I try to keep this blog bookish but Midnight Mass is basically an early Stephen King book so I will review it and gush about it and I don’t feel bad.

This is gonna be a spoiler-free praise.
Midnight Mass is the newest addition to Mike Flanagan and Netflix’s partnership and I think at this point this man can do no wrong. While it was sad to hear that Flanagan had departed from the Revival adaptation, seeing him still made a show that is a Stephen King book at heart was great. So yes, I have no way of being objective for this series. I loved everything about it.
Midnight Mass is the story of a small fishing community living on a remote island called Crockett Island. Their daily lives mostly revolve around their religious beliefs. The priest who had led them for a long time, Monsignor Pruitt, is temporarily replaced by a young outsider, Father Paul and with his arrival, mysterious events begin to occur on the island.
Midnight Mass does not hide much about what it is about and how things will unfold. Trained eyes won’t have any problem seeing the signs. It doesn’t act like it needs to hide anything either. In the first couple of episodes my husband and I had figured out what was happening, and how things would progress more or less, and then we were immersed in the story nonetheless.
Like all Stephen King stories, Midnight mass is not about the big bad, it’s about the people. Crokett Island is filled with people haunted by their own personal demons. So as a huge Stephen King fan, it wasn’t hard for me to get into Midnight Mass. It’s a very dialogue-heavy and slow-burn show. But this is perfectly fine because the important thing is not the action or the scares, what’s important is the people living on the island, their personalities, their reactions to the events that took place, and their approach to each other as a result of these events. What is important is the choices they make.
The negative comments I’ve read about the show are mostly about these long, religion-based dialogues I mentioned, the slow pacing of the series, and the fact that it doesn’t have as much tension as Hill House. While these are understandable complaints, I felt none of them. If you love Stephen King’s books such as Salem’s Lot, The Stand, The Shining and start watching the series with this expectation, there is no reason not to enjoy Midnight Mass.
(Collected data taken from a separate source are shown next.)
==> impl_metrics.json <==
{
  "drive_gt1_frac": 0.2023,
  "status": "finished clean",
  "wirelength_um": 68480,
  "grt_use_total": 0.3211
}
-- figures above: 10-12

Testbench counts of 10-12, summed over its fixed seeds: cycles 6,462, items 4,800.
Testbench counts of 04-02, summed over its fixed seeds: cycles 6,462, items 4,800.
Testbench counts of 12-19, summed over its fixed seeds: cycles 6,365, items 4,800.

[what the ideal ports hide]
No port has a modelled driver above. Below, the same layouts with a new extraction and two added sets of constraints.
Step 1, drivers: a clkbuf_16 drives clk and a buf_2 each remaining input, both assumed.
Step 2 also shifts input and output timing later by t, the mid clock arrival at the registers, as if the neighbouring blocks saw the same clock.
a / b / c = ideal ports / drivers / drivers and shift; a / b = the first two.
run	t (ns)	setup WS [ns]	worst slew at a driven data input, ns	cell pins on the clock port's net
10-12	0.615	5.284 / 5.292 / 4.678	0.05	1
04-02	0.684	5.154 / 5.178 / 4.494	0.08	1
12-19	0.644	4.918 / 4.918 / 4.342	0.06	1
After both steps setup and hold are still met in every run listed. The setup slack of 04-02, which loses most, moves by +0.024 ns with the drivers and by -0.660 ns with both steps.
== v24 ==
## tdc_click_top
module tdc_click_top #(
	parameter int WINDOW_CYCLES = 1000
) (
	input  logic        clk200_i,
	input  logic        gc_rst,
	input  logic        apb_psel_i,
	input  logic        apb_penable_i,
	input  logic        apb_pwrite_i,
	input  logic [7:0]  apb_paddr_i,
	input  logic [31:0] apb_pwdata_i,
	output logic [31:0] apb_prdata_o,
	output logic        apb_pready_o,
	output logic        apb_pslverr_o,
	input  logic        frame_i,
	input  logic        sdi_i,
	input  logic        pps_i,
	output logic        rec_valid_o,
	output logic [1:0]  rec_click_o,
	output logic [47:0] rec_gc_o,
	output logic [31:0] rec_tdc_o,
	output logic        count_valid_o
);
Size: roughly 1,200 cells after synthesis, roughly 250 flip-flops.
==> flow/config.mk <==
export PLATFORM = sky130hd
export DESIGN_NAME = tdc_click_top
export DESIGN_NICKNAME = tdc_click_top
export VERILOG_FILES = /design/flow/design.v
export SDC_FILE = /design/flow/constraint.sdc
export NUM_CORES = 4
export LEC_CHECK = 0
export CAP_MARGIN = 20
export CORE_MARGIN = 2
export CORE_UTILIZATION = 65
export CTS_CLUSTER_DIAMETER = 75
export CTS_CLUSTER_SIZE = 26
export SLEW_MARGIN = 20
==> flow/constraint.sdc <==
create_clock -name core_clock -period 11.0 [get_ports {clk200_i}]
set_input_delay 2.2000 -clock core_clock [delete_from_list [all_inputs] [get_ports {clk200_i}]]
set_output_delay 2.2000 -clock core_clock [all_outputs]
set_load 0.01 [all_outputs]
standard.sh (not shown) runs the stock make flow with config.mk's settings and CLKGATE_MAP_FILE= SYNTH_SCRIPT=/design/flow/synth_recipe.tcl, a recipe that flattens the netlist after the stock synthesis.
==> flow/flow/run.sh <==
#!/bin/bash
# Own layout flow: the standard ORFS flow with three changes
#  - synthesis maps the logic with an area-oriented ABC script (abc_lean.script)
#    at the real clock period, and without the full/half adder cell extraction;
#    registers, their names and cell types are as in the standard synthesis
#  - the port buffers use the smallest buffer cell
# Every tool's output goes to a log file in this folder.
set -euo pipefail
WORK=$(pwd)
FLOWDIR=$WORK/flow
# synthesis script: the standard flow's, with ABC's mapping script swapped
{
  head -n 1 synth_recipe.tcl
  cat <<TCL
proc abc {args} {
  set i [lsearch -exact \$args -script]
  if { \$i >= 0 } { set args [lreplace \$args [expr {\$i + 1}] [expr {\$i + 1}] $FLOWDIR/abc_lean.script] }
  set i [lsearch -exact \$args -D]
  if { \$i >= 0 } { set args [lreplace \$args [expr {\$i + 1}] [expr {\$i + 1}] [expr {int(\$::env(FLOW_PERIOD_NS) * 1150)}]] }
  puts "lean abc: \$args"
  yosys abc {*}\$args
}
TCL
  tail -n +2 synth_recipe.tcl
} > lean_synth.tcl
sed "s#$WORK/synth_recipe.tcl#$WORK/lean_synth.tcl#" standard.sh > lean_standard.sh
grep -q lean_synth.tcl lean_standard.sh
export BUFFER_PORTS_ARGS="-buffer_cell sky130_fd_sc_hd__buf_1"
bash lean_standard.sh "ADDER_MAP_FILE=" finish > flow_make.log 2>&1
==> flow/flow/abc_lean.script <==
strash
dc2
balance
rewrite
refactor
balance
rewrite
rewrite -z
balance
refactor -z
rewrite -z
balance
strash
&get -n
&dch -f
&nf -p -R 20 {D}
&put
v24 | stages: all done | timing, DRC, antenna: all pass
Context: an optimization exercise on an open-source flow, tuned for small area, a short achievable clock period and few clock cycles. The choices shown serve that exercise and are no tape-out recipe. The RTL was checked by simulation tests, not by an equivalence proof against the original design. Power and IR drop assume default switching activity.

==> flow/design.v <==
`default_nettype none
module heq_nrstep #(
  parameter int RW = 27,    
  parameter int CW = 17,    
  parameter int J  = 0
) (
  input  wire  [RW-1:0]   r,
  input  wire  [CW+1:0]   tp,
  input  wire  [CW+1:0]   tn,
  output logic [RW-2:0]   o
);
  localparam int HW = RW - J - 1;    
  localparam int OW = HW - 1;
  logic [HW-1:0] hs;
  assign hs = r[RW-1:J+1] + (r[RW-1] ? tp : tn);    
  if (J > 0) begin : g_low
    assign o = {hs[OW-1:0], r[J:0]};
  end else begin : g_nolow
    assign o = {hs[OW-1:0], r[0]};
  end
endmodule
`default_nettype wire
`default_nettype none
module histogram_equalizer_core #(
  parameter int MAX_PIXELS_LOG2 = 16
) (
  input  wire         clk,
  input  wire         rst,
  input  wire         s_tvalid,
  output logic        s_tready,
  input  wire  [7:0]  s_tdata,
  input  wire         s_tlast,
  input  wire         s_tuser,
  output logic        m_tvalid,
  input  wire         m_tready,
  output logic [7:0]  m_tdata
);
  localparam int CW = MAX_PIXELS_LOG2 + 1;    
  localparam int VW = CW + 9;                 
  localparam int NW = VW + 1;                 
  localparam logic [CW-1:0] CMAX = '1;
  localparam logic [1:0] M_CLEAR = 2'd0;
  localparam logic [1:0] M_RUN   = 2'd1;
  localparam logic [1:0] M_BUILD = 2'd2;
  function automatic logic [15:0] onehot16(input logic [3:0] v);
    onehot16 = 16'd1 << v;
  endfunction
  logic       hv, sv;
  logic [9:0] hd, sd;           
  logic       pop;
  logic       acc;
  logic [9:0] in_item;
  assign s_tready = ~sv;
  assign acc      = s_tvalid & ~sv;
  assign in_item  = {s_tuser, s_tdata, s_tlast & ~s_tuser};
  always_ff @(posedge clk) begin
    if (rst) begin
      hv <= 1'b0;
      sv <= 1'b0;
    end else if (pop) begin
      if (sv) begin
        hd <= sd;
        sv <= 1'b0;
      end else if (acc) begin
        hd <= in_item;
      end else begin
        hv <= 1'b0;
      end
    end else if (acc) begin
      if (hv) begin
        sd <= in_item;
        sv <= 1'b1;
      end else begin
        hd <= in_item;
        hv <= 1'b1;
      end
    end
  end
  logic [1:0] mode;
  logic [8:0] sptr;             
  logic [2:0] occ;              
  logic       issue;            
  logic       build_done;
  logic       xfer;
  assign pop   = hv & (mode == M_RUN) & (~hd[9] | ~occ[2]);
  assign issue = (mode != M_RUN) & ~sptr[8];
  assign xfer  = m_tvalid & m_tready;
  always_ff @(posedge clk) begin
    if (rst) begin
      mode <= M_CLEAR;
      sptr <= '0;
      occ  <= '0;
    end else begin
      occ <= occ + 3'(pop & hd[9]) - 3'(xfer);
      if (issue) begin
        sptr <= sptr + 1'b1;
      end
      case (mode)
        M_CLEAR: if (sptr[8]) mode <= M_RUN;
        M_RUN: begin
          sptr <= '0;
          if (pop & hd[0]) mode <= M_BUILD;
        end
        default: if (build_done) mode <= M_RUN;
      endcase
    end
  end
  logic          v1, m1, w1, e1, s1;    
  logic [7:0]    a1;                    
  logic [15:0]   hlo1, hhi1;            
  logic [15:0]   mlo1, mhi1;            
  logic          v2, m2, w2, e2, s2;
  logic [7:0]    a2;
  logic          f3, f4;                
  logic [CW-1:0] h2;
  logic [7:0]    md2;
  logic          e3;
  logic [15:0]   wlo3, whi3;            
  logic [7:0]    a3;
  logic [CW-1:0] d3;
  logic [VW-1:0] val3;
  logic          w3, w4;
  logic [7:0]    a4;
  logic [CW-1:0] d4;
  logic [7:0]    offm1;                 
  logic [CW-1:0] hist [0:255];
  logic [7:0]    ring [0:255];
  logic [CW-1:0] hgrp [0:15];
  logic [7:0]    mgrp [0:15];
  logic [CW-1:0] rd_h;
  logic [7:0]    rd_m;
  logic [CW-1:0] cur2;
  logic [CW-1:0] inc2;
  logic [CW-1:0] total;
  logic [7:0]    ia;
  logic [7:0]    p1_next;
  always_comb begin
    for (int g = 0; g < 16; g++) begin
      hgrp[g] = '0;
      mgrp[g] = '0;
      for (int k = 0; k < 16; k++) begin
        hgrp[g] = hgrp[g] | (hist[16*g+k] & {CW{hlo1[k]}});
        mgrp[g] = mgrp[g] | (ring[16*g+k] & {8{mlo1[k]}});
      end
    end
    rd_h = '0;
    rd_m = '0;
    for (int g = 0; g < 16; g++) begin
      rd_h = rd_h | (hgrp[g] & {CW{hhi1[g]}});
      rd_m = rd_m | (mgrp[g] & {8{mhi1[g]}});
    end
  end
  always_comb begin
    for (int b = 0; b < CW; b++) begin
      inc2[b] = cur2[b] ^ (&(cur2 | ~((CW'(1) << b) - 1'b1)));
    end
    if (&cur2) inc2 = cur2;
  end
  assign cur2 = f3 ? d3 : (f4 ? d4 : h2);
  assign ia   = issue ? sptr[7:0] : hd[8:1];
  assign p1_next = hd[8:1] + offm1;
  always_ff @(posedge clk) begin
    if (rst) begin
      v1 <= 1'b0;
      v2 <= 1'b0;
      w3 <= 1'b0;
      e3 <= 1'b0;
      w4 <= 1'b0;
    end else begin
      v1 <= pop | issue;
      v2 <= v1;
      w3 <= v2 & w2;
      e3 <= v2 & e2;
      w4 <= w3;
    end
  end
  always_ff @(posedge clk) begin
    a1   <= ia;
    hlo1 <= onehot16(ia[3:0]);
    hhi1 <= onehot16(ia[7:4]);
    mlo1 <= onehot16(p1_next[3:0]);
    mhi1 <= onehot16(p1_next[7:4]);
    m1   <= ~issue & hd[9];
    w1   <= issue | ~hd[9];
    e1   <= issue & (mode == M_BUILD);
    s1   <= issue;
    a2  <= a1;
    m2  <= m1;
    w2  <= w1;
    e2  <= e1;
    s2  <= s1;
    h2  <= rd_h;
    md2 <= rd_m;
    f3  <= v2 & w2 & (a1 == a2);
    f4  <= w3 & (a1 == a3);
    a3   <= a2;
    wlo3 <= onehot16(a2[3:0]);
    whi3 <= (v2 & w2) ? onehot16(a2[7:4]) : 16'd0;
    d3   <= s2 ? '0 : inc2;
    val3 <= (VW'(cur2) << 9) - (VW'(cur2) << 1);
    a4 <= a3;
    d4 <= d3;
  end
  for (genvar j = 0; j < 256; j++) begin : g_hist
    always_ff @(posedge clk) begin
      if (wlo3[j % 16] && whi3[j / 16]) hist[j] <= d3;
    end
  end
  always_ff @(posedge clk) begin
    if (rst || build_done) begin
      total <= '0;
    end else if (v2 && w2 && !s2 && total != CMAX) begin
      total <= total + 1'b1;
    end
  end
  logic          e4, first;
  logic [NW-1:0] n4;
  logic [NW-1:0] nsum;
  assign nsum = NW'(first ? VW'(total) : n4[VW-1:0]) + NW'(val3);
  always_ff @(posedge clk) begin
    if (rst || mode != M_BUILD) begin
      e4    <= 1'b0;
      first <= 1'b1;
    end else begin
      e4 <= e3;
      if (e3) begin
        first <= 1'b0;
        n4    <= {nsum[NW-1] | (n4[NW-1] & ~first), nsum[VW-1:0]};
      end
    end
  end
  localparam int TW = CW + 2;
  logic [TW-1:0] tp, tn;
  always_ff @(posedge clk) begin
    tp <= TW'(total);
    tn <= '0 - TW'(total);
  end
  logic [8:0]  dv;               
  logic [8:0]  dc;               
  logic [7:0]  dq [0:8];         
  logic [26:0] dr8;
  logic [25:0] dr7;
  logic [24:0] dr6;
  logic [23:0] dr5;
  logic [22:0] dr4;
  logic [21:0] dr3;
  logic [20:0] dr2;
  logic [19:0] dr1;
  logic [27:0] n8in;
  logic [26:0] ns8;
  logic [25:0] ns7;
  logic [24:0] ns6;
  logic [23:0] ns5;
  logic [22:0] ns4;
  logic [21:0] ns3;
  logic [20:0] ns2;
  logic [19:0] ns1;
  logic [18:0] ns0;
  assign n8in = {2'b00, n4[VW-1:0]};
  heq_nrstep #(.RW(28), .CW(CW), .J(8)) u_st8 (.r(n8in), .tp(tp), .tn(tn), .o(ns8));
  heq_nrstep #(.RW(27), .CW(CW), .J(7)) u_st7 (.r(dr8),  .tp(tp), .tn(tn), .o(ns7));
  heq_nrstep #(.RW(26), .CW(CW), .J(6)) u_st6 (.r(dr7),  .tp(tp), .tn(tn), .o(ns6));
  heq_nrstep #(.RW(25), .CW(CW), .J(5)) u_st5 (.r(dr6),  .tp(tp), .tn(tn), .o(ns5));
  heq_nrstep #(.RW(24), .CW(CW), .J(4)) u_st4 (.r(dr5),  .tp(tp), .tn(tn), .o(ns4));
  heq_nrstep #(.RW(23), .CW(CW), .J(3)) u_st3 (.r(dr4),  .tp(tp), .tn(tn), .o(ns3));
  heq_nrstep #(.RW(22), .CW(CW), .J(2)) u_st2 (.r(dr3),  .tp(tp), .tn(tn), .o(ns2));
  heq_nrstep #(.RW(21), .CW(CW), .J(1)) u_st1 (.r(dr2),  .tp(tp), .tn(tn), .o(ns1));
  heq_nrstep #(.RW(20), .CW(CW), .J(0)) u_st0 (.r(dr1),  .tp(tp), .tn(tn), .o(ns0));
  always_ff @(posedge clk) begin
    if (rst || mode != M_BUILD) begin
      dv <= '0;
    end else begin
      dv <= {dv[7:0], e4};
    end
    dr8 <= ns8;
    dr7 <= ns7;
    dr6 <= ns6;
    dr5 <= ns5;
    dr4 <= ns4;
    dr3 <= ns3;
    dr2 <= ns2;
    dr1 <= ns1;
    dc    <= {dc[7:0], n4[NW-1] | ~ns8[26]};
    dq[8] <= '0;
    dq[7] <= {~ns7[25], 7'd0};
    dq[6] <= {dq[7][7], ~ns6[24], 6'd0};
    dq[5] <= {dq[6][7:6], ~ns5[23], 5'd0};
    dq[4] <= {dq[5][7:5], ~ns4[22], 4'd0};
    dq[3] <= {dq[4][7:4], ~ns3[21], 3'd0};
    dq[2] <= {dq[3][7:3], ~ns2[20], 2'd0};
    dq[1] <= {dq[2][7:2], ~ns1[19], 1'd0};
    dq[0] <= {dq[1][7:1], ~ns0[18]};
  end
  logic [7:0] lvl;
  logic       ins;
  logic [8:0] icnt;
  assign lvl = dc[8] ? 8'd255 : dq[0];
  assign ins = dv[8];
  assign build_done = (mode == M_BUILD) & icnt[8];
  always_ff @(posedge clk) begin
    if (rst || mode != M_BUILD) begin
      icnt <= '0;
    end else if (ins) begin
      icnt <= icnt + 1'b1;
    end
  end
  always_ff @(posedge clk) begin
    for (int j = 0; j < 255; j++) ring[j] <= ring[j+1];
    ring[255] <= ins ? lvl : ring[0];
    offm1 <= (ins && icnt == 9'd0) ? 8'd254 : offm1 - 1'b1;
  end
  logic [7:0] fq [0:2];
  logic [1:0] frp, fwp;
  logic [1:0] fcnt;
  logic       res_v;
  logic       ofree;
  logic       fpush, fpop;
  assign res_v = v2 & m2;
  assign ofree = ~m_tvalid | m_tready;
  assign fpop  = ofree & (fcnt != 2'd0);
  assign fpush = res_v & ~(ofree & (fcnt == 2'd0));
  always_ff @(posedge clk) begin
    if (rst) begin
      m_tvalid <= 1'b0;
      frp      <= '0;
      fwp      <= '0;
      fcnt     <= '0;
    end else begin
      if (ofree) begin
        if (fcnt != 2'd0) begin
          m_tvalid <= 1'b1;
          m_tdata  <= fq[frp];
        end else if (res_v) begin
          m_tvalid <= 1'b1;
          m_tdata  <= md2;
        end else begin
          m_tvalid <= 1'b0;
        end
      end
      if (fpush) begin
        fq[fwp] <= md2;
        fwp     <= (fwp == 2'd2) ? 2'd0 : fwp + 1'b1;
      end
      if (fpop) frp <= (frp == 2'd2) ? 2'd0 : frp + 1'b1;
      fcnt <= fcnt + 2'(fpush) - 2'(fpop);
    end
  end
endmodule
`default_nettype wire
If you are familiar with Mike Flanagan’s work, expecting to explore emotions like guilt, grief, belonging, and suffering, you’re not gonna be surprised to find similar themes in Midnight Mass. In these respects, while Midnight Mass carries traces of Flanagan’s previous Netflix collab The Haunting series, it handles them differently. Although the mention of religious texts is abundant and lengthy, Flanagan does not impose any ideas on his audience. The show neither condemns the church nor blindly submits to its will. It just asks the audience to make their own inferences. Flanagan honors the individual’s personal relationship with God and gives voice to an array of perspectives in this context.
I wouldn’t even call Midnight Mass a horror. It’s more of a supernatural drama. Yet, despite all its wordy, monologue-heavy nature, the show pulls you along. It is bone-chilling but not in a scary way. It’s more like the Handmaid’s Tale. Every character (major or minor) is tested on death, rebirth, and eternal life. What comes out of the other end is what’s chilling, and makes you think.
After his minor involvement at Bly Manor, Flanagan’s heavy influence is felt at Midnight Mass. This time, Flanagan is involved in every aspect of the series, from production to writing to direction, and the positive effect of this is delicious. His camera movements, tilts, angles, long shots, figures looming in darkness are all there. He directed all seven episodes of Midnight Mass and Mike Flanagan is at his absolute best.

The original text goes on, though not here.